The five major tobacco manufacturers that brought the lawsuit against the FDA include R.J. Reynolds Tobacco Co., Lorillard Tobacco Co., Commonwealth Brands Inc., Liggett Group LLC and Santa Fe Natural Tobacco Co. Inc.
Cigarette manufacturers noted that cigarette packs have featured Surgeon General warnings for more than 45 years, but manufacturers have never sought a legal challenge against them until these images were approved.

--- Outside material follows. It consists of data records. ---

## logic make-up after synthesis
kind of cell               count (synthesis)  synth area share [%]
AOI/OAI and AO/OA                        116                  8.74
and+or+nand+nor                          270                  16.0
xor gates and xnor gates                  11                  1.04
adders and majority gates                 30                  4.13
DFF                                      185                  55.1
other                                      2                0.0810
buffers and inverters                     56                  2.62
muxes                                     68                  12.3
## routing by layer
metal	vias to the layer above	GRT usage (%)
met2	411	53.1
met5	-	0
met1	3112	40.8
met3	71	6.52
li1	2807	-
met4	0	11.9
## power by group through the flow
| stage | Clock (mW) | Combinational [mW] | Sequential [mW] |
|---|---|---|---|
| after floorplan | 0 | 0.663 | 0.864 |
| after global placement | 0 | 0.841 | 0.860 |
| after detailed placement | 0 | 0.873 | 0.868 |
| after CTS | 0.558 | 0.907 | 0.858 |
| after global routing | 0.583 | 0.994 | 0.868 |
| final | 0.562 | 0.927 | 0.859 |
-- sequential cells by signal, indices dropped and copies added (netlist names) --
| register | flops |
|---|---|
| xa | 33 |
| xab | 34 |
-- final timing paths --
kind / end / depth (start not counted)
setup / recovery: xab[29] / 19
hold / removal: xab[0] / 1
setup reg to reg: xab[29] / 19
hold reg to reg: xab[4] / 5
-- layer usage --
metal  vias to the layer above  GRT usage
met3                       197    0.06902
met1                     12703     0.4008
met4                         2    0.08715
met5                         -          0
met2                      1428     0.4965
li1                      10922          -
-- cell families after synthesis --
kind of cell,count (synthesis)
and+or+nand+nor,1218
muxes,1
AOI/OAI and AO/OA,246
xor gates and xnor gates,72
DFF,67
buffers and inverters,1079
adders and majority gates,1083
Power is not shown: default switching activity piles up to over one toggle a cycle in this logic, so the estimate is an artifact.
## src/rtl/fsa_ram.sv

```systemverilog
// Generic single-port-write, single-port-read RAM with a registered read.
// Depends on nothing; every store of the accumulator is one instance of it.
`default_nettype none

module fsa_ram #(
   parameter int WIDTH = 64,
   parameter int DEPTH = 16
) (
   input  wire logic                                  clock,
   input  wire logic                                  wr_en,
   input  wire logic [((DEPTH > 1) ? $clog2(DEPTH) : 1)-1:0] wr_addr,
   input  wire logic [WIDTH-1:0]                      wr_data,
   input  wire logic                                  rd_en,
   input  wire logic [((DEPTH > 1) ? $clog2(DEPTH) : 1)-1:0] rd_addr,
   output logic      [WIDTH-1:0]                      rd_data
);

   logic [WIDTH-1:0] mem_ff [DEPTH];
   logic [WIDTH-1:0] rd_data_ff;

   // Write port.
   always_ff @(posedge clock) begin
      if (wr_en) begin
         mem_ff[wr_addr] <= wr_data;
      end
   end

   // Read port; the data holds until the next read.
   always_ff @(posedge clock) begin
      if (rd_en) begin
         rd_data_ff <= mem_ff[rd_addr];
      end
   end

   assign rd_data = rd_data_ff;

endmodule

`default_nettype wire

```

## config.mk

```make
export PLATFORM = sky130hd
export DESIGN_NAME = fsa_ram
export DESIGN_NICKNAME = d
export VERILOG_FILES = /design/src/rtl/fsa_ram.sv
export SDC_FILE = /design/constraint.sdc
export NUM_CORES = 1
export LEC_CHECK = 0
export BUFFER_PORTS_ARGS = -buffer_cell sky130_fd_sc_hd__buf_2
export CAP_MARGIN = 20
export CORE_MARGIN = 2
export CORE_UTILIZATION = 63
export DETAILED_ROUTE_END_ITERATION = 10
export PLACE_DENSITY = 0.82
export SETUP_SLACK_MARGIN = 0.2
export SYNTH_ARGS = -nofsm -noshare
export SYNTH_HDL_FRONTEND = slang
export SYNTH_SLANG_ARGS = --single-unit
```

## constraint.sdc

```tcl
create_clock -name clock -period 9.8 [get_ports clock]
set_clock_uncertainty 0.15 [all_clocks]
set_input_delay 0.49 -clock clock [delete_from_list [all_inputs] [get_ports clock]]
set_output_delay 0.49 -clock clock [all_outputs]
set_load 0.03 [all_outputs]
```

# Word-level counts from Yosys, hierarchy flattened
# Memory sizes are Yosys's and may differ from the RTL's. A register that Yosys moved wholly into a read port is not among the register bits.
# Cells that the tools add are included.
# classes
mux	2
# op_table
cell	count
$mux W1	2
# word_totals
register_bits	0
ram_bits	1024
output_inout_bits	64
wordCells	3
memories	1
# memory_table
memory	depth	width	rd	rd_clocked_by_memory_dff	wr	line_no	rtl
mem_ff	16	64	1	1	1	18	logic [WIDTH-1:0] mem_ff [DEPTH];

# Logic depth before layout (Yosys ltp)
# Gate-level depths: netlist of the first run.
# logic_depth
depth_word	2
depth_mapped	6

# Least setup slack after synthesis of the first run
# Ideal clock, no wire load.
# synth_path
kind	input to register
startpoint	in wr_addr[2] (netlist bit)
endpoint	mem mem_ff[0][0], enable pin
setup_ps	565
t_arrival_ps	5353
t_required_ps	9085
slack_ps	3731
cell_stages	2
path_buffers	0
path_cell_list	or3b_2 nor3_1
# synth_lines
item	line_no	rtl
start: declaration	11	input wire logic [((DEPTH > 1) ? $clog2(DEPTH) : 1)-1:0] wr_addr,
end: declaration	18	
# No word-level cell before the write port.

==> metrics.md, run 1 <==
| Metric | Value |
|---|---|
| Yosys warns | `0` |
| Vias per cell | `7.04` |
| Number of fill cells | `3342` |
| Clock Latency Late Sink | `650 ps` |
| Post-route setup slack | `6910 ps` |
| CTS Hold Bufs | `0` |
| Share of Yosys cell area claimed by the top area cell type | `81.2%` |
| Post-CTS Setup Bufs | `0` |
| Vias in the first global route | `20618` |
| Area grow syn2layout | `12.3%` |
| Reg-to-Reg Start | `mem_ff[1][25]$_DFFE_PP_` |
| Share of cells above drive strength 1 | `30.5%` |
| R2R depth | `3` |
| Top layer in use | `met5` |
| Worst vdd ir | `0.000140 V` |
| FF+latch count, synth | `1088` |
| Hold Vio Cnt, Final | `0` |
| Hold depth | `1` |
| Slack of the worst reg-to-reg path | `8030 ps` |
| Grt total ovfl | `0` |
| Status | `finished clean` |
| Clock-pin slew on the worst setup and hold paths | `70 ps` |
| I/O pin count | `139` |
| Critical path capture point type | `register` |
| Largest net degree at the start of global routing | `137` |
| WL met3 | `12300 µm` |
| Top cells by area, synth | `edfxtp_1 81%, mux4_2 14%, a22oi_1 2.4%` |
| First-pass GRT wire length | `144000 µm` |
| Cells after Synth | `1647` |
| Cell leakage power | `14.4 nW` |
| Asr flop ratio synth | `0%` |
| DRT antenna net count | `0` |
| Fin. max-slew vios | `0` |
| Reg2reg end | `rd_data[25]$_DFFE_PP_` |
| Fin Setup TNS | `0 ps` |
| WL/cell | `35.9 µm` |
| Iteration-0 DRC Markers | `3054` |
| EDFF count, synth | `1088` |
| Root Buffer | `clkbuf_16` |
| DIE WIDTH | `257 µm` |
| Layout net count | `1908` |
| Critical path class | `input port to register` |
| Cell taking the most area after synthesis | `edfxtp_1` |
| TritonCTS Sinks | `1088` |
| Core box area | `63100 µm²` |
| Post-synth design cell area | `40200 µm²` |
| CP required | `10040 ps` |
| Row count | `92` |
| Antenna violations before repair | `14` |
| Met2 WL post-DR | `50500 µm` |
| Input/output buffers | `138` |
| Fmax | `346 MHz` |
| Initial Util | `63.8%` |
| Routed via count | `19487` |
| CP Data Arrival Time | `3130 ps` |
| WL final | `99400 µm` |
| Routability cong. | `0.728` |
| Dpl ws | `6020 ps` |
| Power Density | `214 nW/µm²` |
| Total Die Area | `65900 µm²` |
| Crit start category | `input port` |
| Hold_sp | `wr_data[53]` |
| GRT Util Overall | `30.7%` |
| Setup violators final | `0` |
| Hold Crit Class | `input port to register` |
| DRC viols | `0` |
| Top-count cell post-synth | `edfxtp_1` |
| Post-cts sizing count | `0` |
| CTS buffer count | `98` |
| Seq/Total Area, Yosys | `81.2%` |
| HPWL after DPL | `41100 µm` |
| Rel. slew slack | `21.9%` |
| H-tree depth | `3` |
| Die height | `257 µm` |
| Min Clock Period, post-route | `2890 ps` |
| Max-cap violations | `0` |
| Longest Clk Path Bufs | `3` |
| Metal1 wirelength | `33100 µm` |
| RSZ-0062 raised after global routing | `no` |
| Dominant synthesized flop cell | `edfxtp_1` |
| Post-Syn Nets | `1722` |
| DR pass1 iterations | `5` |
| Post-synth top cells | `1088 x edfxtp_1, 256 x mux4_2, 128 x a22oi_1` |
| Period utilization | `29.5%` |
| Hold endpoint | `mem_ff[1][53]$_DFFE_PP_` |
| Crit Path Max Fanout | `109` |
| CTS tree | `built` |
| Yosys cell types | `17` |
| Avg Inst Size Synth | `24.4 µm²` |
| Worst slew pin tran | `1170 ps` |
kinds of logic after synthesis:
| kind of cell | Yosys count | share of synthesized area, % |
|---|---|---|
| AO/OA/AOI/OAI | 128 | 2.39 |
| buffers and inverters | 84 | 1.12 |
| flip-flops | 1088 | 81.2 |
| multiplexers | 256 | 14.3 |
| AND/OR/NAND/NOR | 91 | 0.927 |
report_power, final:
group	internal [mW]	switching (mW)	leakage, nW
combinational	0.175	0.315	2.95
clock	2.21	1.68	1.55
sequential	5.24	0.0436	9.89
total	7.63	2.04	14.4
per-stage QoR:
stage / power (mW) / cell area (µm²) / instances / util [%] / hold WS, ps
2_1_floorplan: 5.66 / 40200 / 1647 / - / 439
3_3_place_gp: 5.82 / 41900 / 2578 / 66.5 / 573
3_5_place_dp: 5.85 / 41900 / 2578 / 66.5 / 577
4_1_cts: 9.69 / 45100 / 2757 / 71.5 / 22.7
5_1_grt: 9.86 / 45200 / 2763 / 71.6 / 69.3
6_report: 9.67 / 45200 / 2769 / 71.6 / 60.7
worst max-delay path, stage by stage:
cell and delay, ps:
buf_8 740, buf_12 740, mux4_2 610, a22oi_1 280, nand2_1 90
state kept, by name, indices dropped and copies added (netlist names):
register	count
mem_ff	1024
rd_data	64
cell usage in the layout, fill, tap and decap left out:
master	n
edfxtp_1	1088
mux4_2	256
buf_2	135
a22oi_1	128
clkbuf_16	103
nand2_1	65
buf_4	30
clkbuf_1	26
clkinv_1	17
clkinv_2	15
nor2_4	13
diode_2	11
bufinv_16	11
clkinvlp_4	6
nor3_2	4
nor2b_4	2
nand3b_1	2
nand2b_1	2
buf_8	2
buf_12	2
and2_4	1
nand3_1	1
or3b_2	1
inv_6	1
buf_16	1
worst max path at each step:
stage / start / to / slack (ps) / cells past startpoint
final: rd_addr[0] / rd_data[36]$_DFFE_PP_ / 6910 / 5
after global routing: rd_addr[0] / rd_data[45]$_DFFE_PP_ / 6630 / 5
after CTS: rd_addr[0] / rd_data[53]$_DFFE_PP_ / 6650 / 5
after detailed placement: rd_addr[0] / rd_data[51]$_DFFE_PP_ / 6020 / 5
after global placement: rd_addr[0] / rd_data[55]$_DFFE_PP_ / 6100 / 5
after floorplan: wr_addr[2] / mem_ff[0][0]$_DFFE_PP_ / 3730 / 2
layer usage:
metal  GRT usage [%]  up-vias
li1                -     7489
met1            41.2    10105
met2            50.5     1636
met3            6.63      247
met4            11.4       10
met5               0        -
layout make-up:
cell class / count / area [µm²] / area share (%)
Clock buffer: 129 / 2680 / 5.92
Sequential cell: 1088 / 32700 / 72.3
Tap cell: 846 / 1060 / 2.34
Clock inverter: 50 / 523 / 1.16
Multi-Input combinational cell: 475 / 7230 / 16.0
Antenna cell: 11 / 27.5 / 0.0609
Timing Repair Buffer: 170 / 998 / 2.21
Note: power is estimated with default switching activity, not from simulation.
==> run 2: changes to the inputs <==
Settings changed: CORE_UTILIZATION 63 to 55, PLACE_DENSITY 0.82 to 0.76.
Clock period 9.8 ns to 2.4 ns, I/O delays scaled along.
==> metrics.md, run 2 (synthesis results as in run 1) <==
| Metric | Value |
|---|---|
| Status | `finished clean` |
| Vias per cell | `6.38 (-9.4%)` |
| Multi-input logic area | `7270 µm² (+0.55%)` |
| Hold Crit Class | `input port to register` |
| DRT antenna net count | `0 (unchanged)` |
| TritonCTS Sinks | `1088 (unchanged)` |
| CTS tree | `built` |
| Buf/Inv on CP | `4 (+2)` |
| Min Clock Period, post-route | `2130 ps` |
| I/O pin count | `139 (unchanged)` |
| CP Data Arrival Time | `2310 ps (-820 ps)` |
| Post-CTS Setup Bufs | `0 (unchanged)` |
| Most common cell after layout, fill and taps aside | `edfxtp_1` |
| First-pass GRT wire length | `136000 µm (-4.9%)` |
| Longest Clk Path Bufs | `3 (unchanged)` |
| HPWL after DPL | `49700 µm (+21%)` |
| Final instance area | `47500 µm² (+5.2%)` |
| Number of fill cells | `4382 (+31%)` |
| Area grow syn2layout | `18.2%` |
| Row count | `99 (+7.6%)` |
| Critical path class | `input port to register` |
| WL final | `93900 µm (-5.5%)` |
| Slowest-stage cell, CP | `dlygate4sd3_1` |
| Largest register FFs | `1024 (unchanged)` |
| FF+latch area | `32700 µm² (unchanged)` |
| Dpl ws | `286 ps (-5740 ps)` |
| Max-cap violations | `0 (unchanged)` |
| Cell leakage power | `15.3 nW (+6.7%)` |
| Fin. max-slew vios | `0 (unchanged)` |
| Reg-to-Reg Start | `mem_ff[10][53]$_DFFE_PP_` |
| Max stage delay on crit path | `650 ps (-90 ps)` |
| Initial Util | `55.3% (-8.4 points)` |
| Antenna violations before repair | `4 (-10)` |
| Setup violators final | `0 (unchanged)` |
| CP required | `2590 ps (-7450 ps)` |
| Fmax | `470 MHz` |
| H-tree depth | `3 (unchanged)` |
| Period utilization | `88.7%` |
| Most frequent cells in the layout | `1088 x edfxtp_1, 256 x mux4_2, 135 x buf_2` |
| Routability cong. | `0.766 (+5.2%)` |
| Die height | `274 µm (+6.9%)` |
| Setup crit start | `wr_addr[3]` |
| Fin Setup TNS | `0 ps (unchanged)` |
| Critical path capture point type | `register` |
| Rel. slew slack | `51.4% (+30 points)` |
| Clock-pin slew on the worst setup and hold paths | `60 ps (about the same)` |
| CTS buffer count | `101 (+3.1%)` |
| GRT Util Overall | `25.6% (-5.1 points)` |
| Hold Vio Cnt, Final | `0 (unchanged)` |
| DIE WIDTH | `274 µm (+6.9%)` |
| Crit start category | `input port` |
| Overall power | `39.4 mW (+310%)` |
| Top delay family on crit path | `buffers and inverters` |
| Core box area | `72700 µm² (+15%)` |
| Root Buffer | `clkbuf_16` |
| Grt total ovfl | `0 (unchanged)` |
| Crit Path Max Fanout | `9 (-92%)` |
| Routed via count | `19386 (-0.52%)` |
| WL/cell | `30.9 µm (-14%)` |
| Worst slew pin tran | `728 ps (-444 ps)` |
| Clock Latency Late Sink | `660 ps (about the same)` |
| Layout net count | `2070 (+8.5%)` |
| Post-route setup slack | `271 ps (-6640 ps)` |
| Iteration-0 DRC Markers | `2631 (-14%)` |
| Post-cts sizing count | `0 (unchanged)` |
| Worst vdd ir | `0.000530 V (+280%)` |
| Hold_sp | `wr_en` |
| Total Die Area | `75300 µm² (+14%)` |
| RSZ-0062 raised after global routing | `no` |
| Worst-path cell chain | `dlygate4sd3_1, buf_2, nand3_4, dlygate4sd3_1, nor3_4, buf_4` |
| Crit-path most repeated cell | `dlygate4sd3_1` |
| DRC viols | `0 (unchanged)` |
| Share of cells above drive strength 1 | `32.6% (+2.1 points)` |
| Placed Area | `43600 µm² (+3.9%)` |
| Input/output buffers | `138 (unchanged)` |
| Power Density | `828 nW/µm² (+290%)` |
| Vias in the first global route | `20188 (-2.1%)` |
| Largest net degree at the start of global routing | `65 (-53%)` |
| DR pass1 iterations | `5 (unchanged)` |
| Biggest register | `mem_ff` |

What Does It Mean For Retailers?
“Judge Leon’s decision not only issued an injunction against the FDA’s cigarette text and graphic image warnings, but also imposed a stay on the implementation of the health warning regulations until 15 months after a final ruling from Judge Leon on the merits of the claims in the lawsuit. A lawsuit seeking an injunction has two parts. First, a motion for a preliminary injunction which is the ruling that Judge Leon issued yesterday. Second, a hearing needs to be held at some point in the future on the actual merits of the manufacturers’ claims and Judge Leon will then issue another decision on whether the preliminary injunction becomes a permanent injunction. This second decision by Judge Leon could then be appealed by either the manufacturers or the FDA to the U.S. Circuit Court of Appeals. Also, the FDA has the right to appeal Judge Leon’s decision granting the preliminary injunction to the U.S. Circuit Court of Appeals,” the National Association of Tobacco Outlets (NATO) noted.
NATO added retailers, for now, are not required to comply with the regulation requiring the new text and graphic warning labels to be printed on cigarette advertisements that they produce in-house.